For many, especially beginners, making a machine learning model is difficult enough. Trying to understand what to do, how to specify the model, among other things, is confusing in itself. However, after developing a model it is necessary to assess ways in which to improve performance.
This post will serve as an introduction to understanding how to improving model performance. In particular, we will look at the following
- When it is necessary to improve performance
- Parameter tuning
When to Improve
It is not always necessary to try and improve the performance of a model. There are times when a model does well and you know this through the evaluating it. If the commonly used measures are adequate there is no cause for concern.
However, there are times when improvement is necessary. Complex problems, noisy data, and trying to look for subtle/unclear relationships can make improvement necessary. Normally, real-world data has the problems so model improvement is usually necessary.
Model improvement requires the application of scientific means in an artistic manner. It requires a sense of intuition at times and also brute trial-and-error effort as well. The point is that there is no singular agreed upon way to improve a model. It is better to focus on explaining how you did it if necessary.
Parameter tuning is the actual adjustment of model fit options. Different machine learning models have different options that can be adjusted. Often, this process can be automated in r through the use of the “caret” package.
When trying to decide what to do when tuning parameters it is important to remember the following.
- What machine learning model and algorithm you are using for your data.
- Which parameters you can adjust.
- What criteria you are using to evaluate the model
Naturally, you need to know what kind of model and algorithm you are using in order to improve the model. There are three types of models in machine learning, those that classify, those that employ regression, and those that can do both. Understanding this helps you to make a decision about what you are trying to do.
Next, you need to understand what exactly you or r are adjusting when analyzing the model. For example, for C5.0 decision trees “trials” is one parameter you can adjust. If you don’t know this, you will not know how the model was improved.
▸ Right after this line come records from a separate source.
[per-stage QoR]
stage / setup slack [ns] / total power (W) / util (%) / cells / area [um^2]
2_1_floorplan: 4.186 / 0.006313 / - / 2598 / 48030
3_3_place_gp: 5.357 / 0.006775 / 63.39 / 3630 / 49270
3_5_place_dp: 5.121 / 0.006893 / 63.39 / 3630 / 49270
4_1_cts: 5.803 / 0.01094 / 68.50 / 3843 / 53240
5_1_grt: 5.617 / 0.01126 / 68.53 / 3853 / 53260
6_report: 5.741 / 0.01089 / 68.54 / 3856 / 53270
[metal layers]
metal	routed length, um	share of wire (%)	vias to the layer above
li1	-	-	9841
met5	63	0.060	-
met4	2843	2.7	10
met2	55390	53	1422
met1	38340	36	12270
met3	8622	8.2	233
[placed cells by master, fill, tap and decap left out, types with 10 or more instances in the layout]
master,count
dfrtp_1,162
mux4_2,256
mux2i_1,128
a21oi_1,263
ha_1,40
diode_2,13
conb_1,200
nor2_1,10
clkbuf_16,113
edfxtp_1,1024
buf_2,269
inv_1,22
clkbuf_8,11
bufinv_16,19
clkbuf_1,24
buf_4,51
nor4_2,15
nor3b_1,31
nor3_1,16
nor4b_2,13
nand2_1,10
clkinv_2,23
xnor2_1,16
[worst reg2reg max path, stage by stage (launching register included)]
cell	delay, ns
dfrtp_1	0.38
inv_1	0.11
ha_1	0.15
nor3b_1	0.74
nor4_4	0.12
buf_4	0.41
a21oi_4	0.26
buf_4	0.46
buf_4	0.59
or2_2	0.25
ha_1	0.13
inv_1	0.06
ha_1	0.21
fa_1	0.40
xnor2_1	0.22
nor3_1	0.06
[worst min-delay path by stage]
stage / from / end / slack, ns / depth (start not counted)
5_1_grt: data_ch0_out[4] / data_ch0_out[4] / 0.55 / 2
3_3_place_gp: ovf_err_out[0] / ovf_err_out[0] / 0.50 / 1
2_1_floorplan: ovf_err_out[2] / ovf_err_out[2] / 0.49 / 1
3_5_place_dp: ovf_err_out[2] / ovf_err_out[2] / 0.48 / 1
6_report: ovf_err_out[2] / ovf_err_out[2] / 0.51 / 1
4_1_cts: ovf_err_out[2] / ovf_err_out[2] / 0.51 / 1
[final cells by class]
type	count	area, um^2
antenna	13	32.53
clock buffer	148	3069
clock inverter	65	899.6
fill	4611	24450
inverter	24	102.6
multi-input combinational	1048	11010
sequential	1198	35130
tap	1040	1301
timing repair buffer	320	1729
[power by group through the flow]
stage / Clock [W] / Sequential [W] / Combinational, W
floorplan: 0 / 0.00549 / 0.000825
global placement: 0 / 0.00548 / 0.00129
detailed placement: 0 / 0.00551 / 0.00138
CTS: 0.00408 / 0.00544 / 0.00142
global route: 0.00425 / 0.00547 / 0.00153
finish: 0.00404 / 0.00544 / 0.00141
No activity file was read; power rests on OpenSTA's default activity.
===== src/rtl/vpd_cap_initiator_pkg.sv =====
// Shared types and constants for the VPD capability initiator.
// The optional request timeout is enabled by defining VPD_TIMEOUT_EN.
package vpd_cap_pkg;

  localparam int unsigned VPD_F_BIT  = 15;
  localparam int unsigned VPD_ADDR_W = 15;
  localparam int unsigned VPD_DATA_W = 32;
  localparam logic [VPD_DATA_W-1:0] VPD_TIMEOUT_DATA = 32'hFFFF_FFFF;

  // Bit positions inside vpd_err_sticky
  localparam int unsigned ERR_UNIMPL  = 0;
  localparam int unsigned ERR_PROTO   = 1;
  localparam int unsigned ERR_TIMEOUT = 2;
  localparam int unsigned ERR_W       = 3;

  typedef enum logic [1:0] {
    IDLE    = 2'd0,
    WR_WAIT = 2'd1,
    RD_WAIT = 2'd2
  } vpd_state_e;

endpackage


===== src/rtl/vpd_cap_initiator_if.sv =====
// cfg_vpd_* request/completion handshake between the capability initiator
// (master) and the flash/VPD responder (slave).
interface vpd_cap_initiator_if;
  import vpd_cap_pkg::*;

  logic [VPD_ADDR_W-1:0] cfg_vpd_addr;
  logic                  cfg_vpd_wren;
  logic [VPD_DATA_W-1:0] cfg_vpd_wdata;
  logic                  cfg_vpd_rden;
  logic [VPD_DATA_W-1:0] vpd_cfg_rdata;
  logic                  vpd_cfg_done;
  logic                  vpd_err_unimplemented_addr;

  modport master (
    output cfg_vpd_addr, cfg_vpd_wren, cfg_vpd_wdata, cfg_vpd_rden,
    input  vpd_cfg_rdata, vpd_cfg_done, vpd_err_unimplemented_addr
  );

  modport slave (
    input  cfg_vpd_addr, cfg_vpd_wren, cfg_vpd_wdata, cfg_vpd_rden,
    output vpd_cfg_rdata, vpd_cfg_done, vpd_err_unimplemented_addr
  );

endinterface


===== src/rtl/vpd_cap_initiator.sv =====
// VPD capability register front end: Address/Data registers, held request
// sequencing, completion capture and sticky errors. Optional: VPD_TIMEOUT_EN.
module vpd_cap_initiator
  import vpd_cap_pkg::*;
#(
  parameter int unsigned TIMEOUT_CYCLES = 4096,
  parameter int unsigned TIMEOUT_W      = $clog2(TIMEOUT_CYCLES + 1)
) (
  input  logic        clock_afu,
  input  logic        reset_afu_n,
  input  logic        cap_addr_wr,
  input  logic [15:0] cap_addr_wdata,
  input  logic        cap_data_wr,
  input  logic [31:0] cap_data_wdata,
  output logic [15:0] cap_addr_rdata,
  output logic [31:0] cap_data_rdata,
  vpd_cap_initiator_if.master vpd,
  output logic        vpd_busy,
  output logic [2:0]  vpd_err_sticky,
  input  logic        vpd_err_clr
);

  vpd_state_e            state;
  logic                  f_q;
  logic [VPD_ADDR_W-1:0] addr_q;
  logic [VPD_DATA_W-1:0] data_q;
  logic [ERR_W-1:0]      err_q;
  logic [ERR_W-1:0]      err_set;
  logic                  busy;
  logic                  finish;
  logic                  timed_out;

  assign busy = (state != IDLE);

`ifdef VPD_TIMEOUT_EN
  logic [TIMEOUT_W-1:0] tmo_cnt;

  // Held at zero while idle, so every request starts counting from zero.
  always_ff @(posedge clock_afu or negedge reset_afu_n) begin
    if (!reset_afu_n) begin
      tmo_cnt <= '0;
    end else if (!busy) begin
      tmo_cnt <= '0;
    end else begin
      tmo_cnt <= tmo_cnt + 1'b1;
    end
  end

  // A real completion on the last allowed cycle takes precedence.
  assign timed_out = busy && !vpd.vpd_cfg_done &&
                     (tmo_cnt == TIMEOUT_W'(TIMEOUT_CYCLES - 1));
`else
  logic unused_tmo_cfg;
  assign unused_tmo_cfg = (TIMEOUT_CYCLES != 0) && (TIMEOUT_W != 0);
  assign timed_out      = 1'b0;
`endif

  assign finish = busy && (vpd.vpd_cfg_done || timed_out);

  always_comb begin
    err_set              = '0;
    err_set[ERR_UNIMPL]  = busy && vpd.vpd_cfg_done && vpd.vpd_err_unimplemented_addr;
    // Register writes while a request is held and completions with nothing
    // outstanding are both protocol errors.
    err_set[ERR_PROTO]   = (busy && (cap_addr_wr || cap_data_wr)) ||
                           (!busy && vpd.vpd_cfg_done);
    err_set[ERR_TIMEOUT] = timed_out;
  end

  always_ff @(posedge clock_afu or negedge reset_afu_n) begin
    if (!reset_afu_n) begin
      state  <= IDLE;
      f_q    <= 1'b0;
      addr_q <= '0;
      data_q <= '0;
      err_q  <= '0;
    end else begin
      err_q <= (err_q & ~{ERR_W{vpd_err_clr}}) | err_set;
      case (state)
        IDLE: begin
          if (cap_data_wr) begin
            data_q <= cap_data_wdata;
          end
          if (cap_addr_wr) begin
            f_q    <= cap_addr_wdata[VPD_F_BIT];
            addr_q <= cap_addr_wdata[VPD_ADDR_W-1:0];
            state  <= cap_addr_wdata[VPD_F_BIT] ? WR_WAIT : RD_WAIT;
          end
        end
        WR_WAIT: begin
          if (finish) begin
            f_q   <= 1'b0;
            state <= IDLE;
          end
        end
        RD_WAIT: begin
          if (finish) begin
            f_q    <= 1'b1;
            data_q <= timed_out ? VPD_TIMEOUT_DATA : vpd.vpd_cfg_rdata;
            state  <= IDLE;
          end
        end
        default: state <= IDLE;
      endcase
    end
  end

  assign vpd.cfg_vpd_addr  = addr_q;
  assign vpd.cfg_vpd_wren  = (state == WR_WAIT);
  assign vpd.cfg_vpd_rden  = (state == RD_WAIT);
  assign vpd.cfg_vpd_wdata = data_q;

  assign cap_addr_rdata = {f_q, addr_q};
  assign cap_data_rdata = data_q;
  assign vpd_busy       = busy;
  assign vpd_err_sticky = err_q;

endmodule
Lastly, it is important to know what criteria you are using to compare the various models. For classifying models you can look at the kappa and the various information derived from the confusion matrix. For regression-based models, you may look at the r-square, the RMSE (Root mean squared error), or the ROC curve.
As you can perhaps tell there is an incredible amount of choice and options in trying to improve a model. As such, model improvement requires a clearly developed strategy that allows for clear decision-making.
In a future post, we will look at an example of model improvement.